CMMC COMPLIANCE GUIDE
You already self-assessed against NIST 800-171. Now CMMC Level 2 requires a third-party assessor to verify those same 110 controls. Here is the complete control-by-control mapping — and what your current SPRS score actually means for certification.
Talk to a ProTHE COMPLIANCE SHIFT
Defense contractors have been required to implement NIST 800-171 since DFARS 252.204-7012 took effect in 2017. Most posted a self-assessment score in SPRS and moved on. CMMC changes the game by adding an enforcement layer: an independent assessor walks through every control, reviews your evidence, and decides whether you pass or fail.
The controls did not change. What changed is that someone other than you is checking the work.

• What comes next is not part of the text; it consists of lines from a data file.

===== src/rtl/mpc_pkg.sv =====
package mpc_pkg;
  typedef enum logic [1:0] {
    MODE_USUAL = 2'b00,
    MODE_SAVE  = 2'b01,
    MODE_DOWN  = 2'b10
  } mode_t;

  localparam logic [2:0] MUX_GND_A = 3'b000;
  localparam logic [2:0] MUX_RUN   = 3'b001;
  localparam logic [2:0] MUX_GND_B = 3'b010;
  localparam logic [2:0] MUX_GND_C = 3'b011;

  localparam logic [2:0] REG_LOW_A = 3'b000;
  localparam logic [2:0] REG_OFF   = 3'b001;
  localparam logic [2:0] REG_HIGH  = 3'b010;
  localparam logic [2:0] REG_LOW_B = 3'b011;
  localparam logic [2:0] REG_PD    = 3'b100;

  localparam logic [2:0] BAL_CLEAR = 3'b000;
endpackage


===== src/rtl/mpc_mode_fsm.sv =====
module mpc_mode_fsm
  import mpc_pkg::*;
#(
  parameter int CODE_W = 3
) (
  input  logic              clk,
  input  logic              rst_n,
  input  logic              charger_i,
  input  logic [CODE_W-1:0] code_i,
  input  logic              wr_mux_i,
  input  logic              wr_reg_i,
  output mode_t             mode_o,
  output logic              pd_go_o,
  output logic              reg_en_o,
  output logic              reg_hi_o
);
  mode_t mode_q;
  logic  en_q, hi_q;
  logic  pd_cmd;

  assign pd_cmd  = wr_reg_i && (code_i == CODE_W'(REG_PD));
  assign pd_go_o = pd_cmd && !charger_i && (mode_q != MODE_DOWN);

  always_ff @(posedge clk) begin
    if (!rst_n) begin
      mode_q <= MODE_SAVE;
      en_q   <= 1'b1;
      hi_q   <= 1'b0;
    end else if (mode_q == MODE_DOWN) begin
      if (charger_i) begin
        mode_q <= MODE_SAVE;
        en_q   <= 1'b1;
        hi_q   <= 1'b0;
      end
    end else if (pd_go_o) begin
      mode_q <= MODE_DOWN;
      en_q   <= 1'b0;
      hi_q   <= 1'b0;
    end else begin
      if (wr_mux_i) begin
        case (code_i)
          CODE_W'(MUX_RUN):   mode_q <= MODE_USUAL;
          CODE_W'(MUX_GND_A),
          CODE_W'(MUX_GND_B),
          CODE_W'(MUX_GND_C): mode_q <= MODE_SAVE;
          default:            mode_q <= mode_q;
        endcase
      end
      if (wr_reg_i) begin
        case (code_i)
          CODE_W'(REG_LOW_A),
          CODE_W'(REG_LOW_B): begin en_q <= 1'b1; hi_q <= 1'b0; end
          CODE_W'(REG_OFF):   begin en_q <= 1'b0; hi_q <= 1'b0; end
          CODE_W'(REG_HIGH):  begin en_q <= 1'b1; hi_q <= 1'b1; end
          default:            begin en_q <= en_q; hi_q <= hi_q; end
        endcase
      end
    end
  end

  assign mode_o   = mode_q;
  assign reg_en_o = en_q;
  assign reg_hi_o = hi_q;
endmodule


===== src/rtl/mpc_path_decode.sv =====
module mpc_path_decode #(
  parameter int NCELL  = 4,
  parameter int CODE_W = 3
) (
  input  logic              clk,
  input  logic              rst_n,
  input  logic              hold_i,
  input  logic              wr_sel_i,
  input  logic [CODE_W-1:0] code_i,
  input  logic              open_i,
  output logic [NCELL:0]    sw_a_o,
  output logic [NCELL:0]    sw_b_o
);
  logic [CODE_W-1:0] sel_q;
  int cell_idx, a_idx, b_idx;

  always_ff @(posedge clk) begin
    if (!rst_n)                  sel_q <= '0;
    else if (wr_sel_i && !hold_i) sel_q <= code_i;
  end

  // lower tap is the next node down the stack; the bottom cell wraps to tap 0
  always_comb begin
    cell_idx = int'(sel_q[CODE_W-2:0]);
    b_idx    = (cell_idx == NCELL - 1) ? 0 : cell_idx + 2;
    a_idx    = sel_q[CODE_W-1] ? b_idx : cell_idx + 1;
  end

  for (genvar k = 0; k <= NCELL; k++) begin : g_tap
    assign sw_a_o[k] = !open_i && (a_idx == k);
    assign sw_b_o[k] = !open_i && (b_idx == k);
  end
endmodule


===== src/rtl/mpc_balance.sv =====
module mpc_balance #(
  parameter int NCELL  = 4,
  parameter int CODE_W = 3
) (
  input  logic              clk,
  input  logic              rst_n,
  input  logic              hold_i,
  input  logic              clear_i,
  input  logic              wr_bal_i,
  input  logic [CODE_W-1:0] code_i,
  output logic [NCELL-1:0]  bal_o
);
  int hit_idx;
  logic zero_code;

  always_comb begin
    zero_code = (code_i == '0);
    hit_idx   = zero_code ? -1 : (int'(code_i) - 1) % NCELL;
  end

  for (genvar i = 0; i < NCELL; i++) begin : g_cell
    always_ff @(posedge clk) begin
      if (!rst_n)                      bal_o[i] <= 1'b0;
      else if (clear_i)                bal_o[i] <= 1'b0;
      else if (wr_bal_i && !hold_i) begin
        if (zero_code)                 bal_o[i] <= 1'b0;
        else if (hit_idx == i)         bal_o[i] <= 1'b1;
      end
    end
  end
endmodule


===== src/rtl/meas_power_ctrl.sv =====
module meas_power_ctrl
  import mpc_pkg::*;
#(
  parameter int NCELL  = 4,
  localparam int CODE_W = $clog2(NCELL) + 1
) (
  input  logic              clk,
  input  logic              rst_n,
  input  logic              charger_i,
  input  logic [CODE_W-1:0] code_i,
  input  logic              wr_sel_i,
  input  logic              wr_mux_i,
  input  logic              wr_reg_i,
  input  logic              wr_bal_i,
  output logic [NCELL:0]    sw_a_o,
  output logic [NCELL:0]    sw_b_o,
  output logic [NCELL-1:0]  bal_o,
  output logic              reg_en_o,
  output logic              reg_hi_o,
  output logic [1:0]        mode_o,
  output logic              pd_o
);
  mode_t mode;
  logic  pd_go, frozen, hold;

  mpc_mode_fsm #(.CODE_W(CODE_W)) u_mode (
    .clk(clk), .rst_n(rst_n), .charger_i(charger_i), .code_i(code_i),
    .wr_mux_i(wr_mux_i), .wr_reg_i(wr_reg_i), .mode_o(mode),
    .pd_go_o(pd_go), .reg_en_o(reg_en_o), .reg_hi_o(reg_hi_o)
  );

  assign frozen = (mode == MODE_DOWN);
  assign hold   = frozen || pd_go;

  mpc_path_decode #(.NCELL(NCELL), .CODE_W(CODE_W)) u_path (
    .clk(clk), .rst_n(rst_n), .hold_i(hold), .wr_sel_i(wr_sel_i),
    .code_i(code_i), .open_i(mode != MODE_USUAL),
    .sw_a_o(sw_a_o), .sw_b_o(sw_b_o)
  );

  mpc_balance #(.NCELL(NCELL), .CODE_W(CODE_W)) u_bal (
    .clk(clk), .rst_n(rst_n), .hold_i(frozen), .clear_i(pd_go),
    .wr_bal_i(wr_bal_i), .code_i(code_i), .bal_o(bal_o)
  );

  assign mode_o = mode;
  assign pd_o   = frozen;
endmodule


===== config.mk =====
export PLATFORM = sky130hd
export DESIGN_NAME = meas_power_ctrl
export DESIGN_NICKNAME = d
export VERILOG_FILES = /design/src/rtl/mpc_pkg.sv /design/src/rtl/mpc_mode_fsm.sv /design/src/rtl/mpc_path_decode.sv /design/src/rtl/mpc_balance.sv /design/src/rtl/meas_power_ctrl.sv
export SDC_FILE = /design/constraint.sdc
export NUM_CORES = 1
export LEC_CHECK = 0
export ABC_AREA = 1
export CAP_MARGIN = 25
export CORE_UTILIZATION = 38
export DETAILED_ROUTE_END_ITERATION = 10
export HOLD_SLACK_MARGIN = 0.03
export PLACE_DENSITY = 0.71
export SLEW_MARGIN = 25
export SYNTH_ARGS = -nofsm -noshare
export SYNTH_HDL_FRONTEND = slang
export SYNTH_SLANG_ARGS = --single-unit

===== constraint.sdc =====
create_clock -name clk -period 1.6 [get_ports clk]
set_clock_uncertainty 0.05 [all_clocks]
set_input_delay 0.32 -clock clk [delete_from_list [all_inputs] [get_ports clk]]
set_output_delay 0.32 -clock clk [all_outputs]
set_load 0.01 [all_outputs]

# ---- Yosys cells after proc, flatten, opt, wreduce, memory -nomap -nowiden
# Index checks and enable logic that the tools add are counted.
dict set report op_classes {
  n_eq_ne 19
  bitwise_logic 2
  addsub 3
  mux 26
  reduce_logical 44
}
# cell count
set op_table {}
lappend op_table {{$eq 32x3->1 const B} 6}
lappend op_table {{$eq 32x2->1 const B} 3}
lappend op_table {{$logic_not 32->1} 3}
lappend op_table {{$mux 32} 3}
lappend op_table {{$eq 32x4->1 const B} 2}
lappend op_table {{$mux 1} 16}
lappend op_table {{$logic_and 1x1->1} 15}
lappend op_table {{$reduce_bool 2->1} 5}
lappend op_table {{$reduce_and 3->1} 3}
lappend op_table {{$mux 2} 4}
lappend op_table {{$reduce_and 2->1} 4}
lappend op_table {{$reduce_bool 4->1} 2}
lappend op_table {{$eq 3x2->1 const B} 2}
lappend op_table {{$reduce_bool 3->1} 2}
lappend op_table {{$reduce_or 3->1} 2}
lappend op_table {{$logic_not 1->1} 4}
lappend op_table {{$ne 2x2->1 const B} 2}
lappend op_table {{$pmux 1 s2} 2}
lappend op_table {{$pmux 2 s2} 1}
lappend op_table {{$reduce_or 2->1} 2}
lappend op_table {{$sub 3x1->4 const B} 1}
lappend op_table {{$add 2x1->3 const B} 1}
lappend op_table {{$add 2x2->3 const B} 1}
lappend op_table {{$eq 3x1->1 const B} 1}
lappend op_table {{7 further kinds} 7}
dict set report totals {
  in_bits 10
  reg_bits 11
  wordCells 102
}

# ---- Logic depth before layout (Yosys ltp)
dict set report depth {
  word_depth 7
  mapped_depth 8
  depth_no_buf 8
}

# ---- Hierarchy
# Synthesis repeated with hierarchy kept, for this count alone.
dict set report unflattened {
  hier_cells 144
  area_unflattened_um2 880.8
}
# module area_per_inst_um2 n_inst cells_each
set by_module_without_submodules {}
lappend by_module_without_submodules {mpc_path_decode 359.1 1 62}
lappend by_module_without_submodules {mpc_mode_fsm 250.2 1 42}
lappend by_module_without_submodules {mpc_balance 246.5 1 34}
lappend by_module_without_submodules {meas_power_ctrl 25.0 1 6}

# ---- Worst setup path before layout
# No wires, ideal clock.
dict set report synth_timing {
  kind {register to output}
  startpoint {register u_path.sel_q[0]}
  endpoint {output sw_a_o[4]}
  t_required_ps 1230
  slack_ps -242
  stages_incl_launch_ff 7
  arrival_time_ps 1472
  path_buffers 0
  cell_sequence {dfxtp_1 inv_1 ha_1 inv_1 o21ai_0 or2_2 nor3_1}
}
dict set report synth_between {
  elab_chain_cells 5
  word_cells_on_any_way 7
  classes_between {add/sub: 2; eq/ne: 2; mux: 2; reduce/logical: 1}
}
# item line_no
set synth_lines {}
lappend synth_lines {{start, declared} mpc_path_decode.sv:14} ;# logic [CODE_W-1:0] sel_q;
lappend synth_lines {{start signal, assigned} mpc_path_decode.sv:19} ;# else if (wr_sel_i && !hold_i) sel_q <= code_i;
lappend synth_lines {{$add 2x2->3 / $eq 2x1->1 (equally long branches)} mpc_path_decode.sv:25} ;# b_idx = (cell_idx == NCELL - 1) ? 0 : cell_idx + 2;
lappend synth_lines {{$mux 32} mpc_path_decode.sv:25}
lappend synth_lines {{$mux 32 (*)} mpc_path_decode.sv:26} ;# a_idx = sel_q[CODE_W-1] ? b_idx : cell_idx + 1;
lappend synth_lines {{$eq 32x4->1 (*)} mpc_path_decode.sv:30} ;# assign sw_a_o[k] = !open_i && (a_idx == k);
lappend synth_lines {{$logic_and 1x1->1 (*)} mpc_path_decode.sv:30}
lappend synth_lines {{end, declared} meas_power_ctrl.sv:15} ;# output logic [NCELL:0] sw_a_o,
# Every way passes the cells marked *; elsewhere a longest branch is shown, timed or not.

# ---- Worst setup path after layout
# Ends and elaborated chain as after synthesis.

==> metrics.csv <==
stage;metric;value;unit
run_status;outcome;complete, but fails checks;
run_status;failed_checks;setup timing;
routing;antenna_left;0;
floorplan;die_w;45.7;um
clock_network;htreeDepth;1;
pwr;switching_share;31.7;%
clock_network;clockBufferDepth;2;
floorplan;die_area;2080;um^2
critical_path;crit_chain;buf_6 > ha_4 > nand2_2 > o21ai_2 > or2_4 > nor3_4 > buf_2;
timing;period_minus_slack;1.91;ns
synthesis;ys_seq_area_share;30.4;%
min_path;min-delay-start;u_bal.bal_o[3];
synthesis;yosys_register_bits;11;
critical_path;crit_required;1.23;ns
timing;finalHoldViolCount;0;
final_layout;drive_gt1_share;44.2;%
floorplan;start_util;41.1;%
critical_path;worst-path-buf-inv;2;
global_route;antenna_found_initial;0;
critical_path;arrival;1.54;ns
critical_path;r2r-end;u_mode.reg_en_o;
global_route;grt_max_degree;9;
synthesis;synthCells;103;
floorplan;pin_count;29;
routing;drtIter0Drc;12;
floorplan;coreArea;1760;um^2
synthesis;synth_nets;120;
critical_path;startpoint_type;flop;
pwr;p_clk_share;24.7;%
timing;slew_viol_final;0;
final_layout;antenna_cells;0;
synthesis;syn_area_per_cell;7.03;um^2
pwr;p_per_area;589;nW/um^2
global_route;grt_pass1_wl;2.78;mm
critical_path;r2r-start;u_mode.mode_o[0];
min_path;min_to;u_bal.bal_o[3];
synthesis;synth.distinct_cells;21;
synthesis;netlist_area;724;um^2
critical_path;crit_type;reg2out;
critical_path;rrSetupSlack;0.13;ns
critical_path;rr_worst_depth;9;
place;post-dp-hpwl;1.37;mm
synthesis;ys_warn_count;0;
clock_network;clock-sinks;11;
pwr;power_leakage;0.620;nW
clock_network;numCtsBuffers;3;
min_path;hold_depth;2;
routing;routed_wl;1.93;mm
job;drv_cap;0;
global_route;grt-ovfl-total;0;
clock_network;path_clk_slew;0.07;ns
pwr;total_power;774;uW
critical_path;endpoint_kind;output port;
min_path;hp-class;reg2reg;
floorplan;row_count;15;
pwr;pwr-share-seq;40.4;%
routing;post_drt_wl_per_cell;10.8;um
timing;rsz0062_at_grt;yes;
critical_path;crit_family;simple AND/OR/NAND/NOR gates;
clock_network;clk_latency;0.27;ns
final_layout;final_nets;172;
clock_network;cts_tree;done;
place;portBuffers;28;
pwr;combPwrFrac;34.9;%
routing;num_vias;818;
timing;setup_tns;-1.44;ns
clock_network;cts-root-buf;clkbuf_4;
routing;dr.pass1.iters;3;
timing;tightest_slew;0.313;ns
critical_path;critPathMaxStageDelay;0.37;ns
routing;routed_via_density;4.57;
timing;period_share;120;%
timing;max_clock_freq;523;MHz
place;place_congestion;0.813;
pwr;switching_power;245;uW
floorplan;fp.dieH;45.7;um
timing;fin_ws;-0.312;ns
timing;setup_viol;6;
pwr;p_int;529;uW
final_layout;syn2layout_area_growth;81.3;%
critical_path;crit_fanout;4;
timing;slew_headroom;79.1;%
routing;drc;0;
global_route;grt_pass1_vias;702;
global_route;grt_use_total;18.5;%
critical_path;slowest_stage;dfxtp_4;
pwr;ir_drop;0.000623;V
[worst reg2reg max path: cells and delay by family, from the launching register on]
kind,cells,cell delay (ns)
buf+inv,4,0.41
flops,1,0.34
simple gates,5,0.54
[power groups by stage]
stage          clock network (mW)  logic [mW]  registers [mW]
4_1_cts                     0.197       0.246           0.308
3_3_place_gp                    0       0.227           0.309
2_1_floorplan                   0       0.102           0.317
6_report                    0.191       0.270           0.313
3_5_place_dp                    0       0.230           0.310
5_1_grt                     0.207       0.292           0.315
[synth_stat cells (all sizes together)]
cell type,number,area (um^2)
nand4,2,12.5
inv,20,75.1
a31oi,1,6.26
dfxtp,11,220
ha,7,87.6
nor3,3,15.0
mux2i,1,10.0
o211ai,2,20.0
nand2,15,66.3
o21ai,6,30.0
a21oi,7,35.0
nand3,9,60.1
nor2,16,67.6
or2,3,18.8
[through the flow]
step	std cells	hold slack (ns)	instance area (um^2)	setup slack [ns]	util, %
after floorplan	103	0.342	752	-0.00109	-
after global placement	172	0.386	1180	-0.473	67.1
after detailed placement	172	0.389	1180	-0.520	67.1
after CTS	178	0.407	1260	-0.310	71.3
after global routing	179	0.428	1310	-0.378	74.5
final	179	0.401	1310	-0.312	74.5
[layer usage]
layer | global-route usage [%] | vias to the layer above | part of all wire (%)
met5 | 0 | - | 0
li1 | - | 430 | -
met1 | 22.6 | 364 | 44
met4 | 6.67 | 0 | 1.5
met2 | 30.9 | 20 | 50
met3 | 4.76 | 4 | 4.7
[state kept, by name, summed over array words and instances (netlist names)]
name / cells
u_bal.bal_o: 4
u_mode.mode_o: 2
u_mode.reg_en_o: 1
u_mode.reg_hi_o: 1
u_path.sel_q: 3
[cells by family after synthesis]
| family | synth area share (%) |
|---|---|
| AOI/OAI and AO/OA | 12.6 |
| buffers and inverters | 10.4 |
| muxes | 1.38 |
| DFF | 30.4 |
| and+or+nand+nor | 33.2 |
| adders and majority gates | 12.1 |
[layout by cell type (no fill, tap or decap), types with 2 or more instances in the layout]
cell type	netlist	layout
buf_2	0	9
buf_4	0	16
nand3_2	3	4
a21oi_1	7	7
nand4_1	2	2
clkbuf_4	0	3
inv_1	19	14
or2_1	2	2
dfxtp_4	0	2
inv_4	0	2
nand2_2	1	2
inv_2	1	3
nor2_1	13	10
dfxtp_2	0	3
dlygate4sd2_1	0	2
nand3_1	6	5
buf_6	0	3
ha_1	7	2
ha_4	0	5
nor2_2	3	5
clkdlybuf4s50_1	0	15
nand2_1	13	12
o21ai_0	6	4
dfxtp_1	11	6
[timing repair]
item,CTS,global route
setup endpoints to repair,13,11
gates resized for setup,65,14
pin swaps,4,4
buffers inserted,3,1
hold buffers,0,0
[how the worst max path moves through the flow]
stage                               start         to  slack, ns  depth (start not counted)
after global placement    u_path.sel_q[0]  sw_a_o[4]      -0.47                          7
after detailed placement  u_path.sel_q[0]  sw_a_o[4]      -0.52                          7
after CTS                 u_path.sel_q[0]  sw_a_o[4]      -0.31                          7
after floorplan           u_path.sel_q[1]  sw_a_o[4]     -0.001                          6
final                     u_path.sel_q[0]  sw_a_o[4]      -0.31                          7
after global routing      u_path.sel_q[0]  sw_a_o[4]      -0.38                          7
[final cells by class]
type                            instances  area, um^2
Tap cell                               25        31.3
Fill cell                             148         450
Inverter                               20        85.1
Sequential cell                        11         231
Timing Repair Buffer                   47         382
Clock buffer                            4        26.3
Multi-Input combinational cell         72         558
(Power assumes the default switching activity.)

CONTROL-BY-CONTROL MAPPING
Every NIST SP 800-171 Rev 2 security requirement maps directly to a CMMC Level 2 practice. The table below shows the 14 control families, the number of requirements in each, and the CMMC domain identifier. There is no translation needed — the controls are the same. What changes is how you prove you implemented them.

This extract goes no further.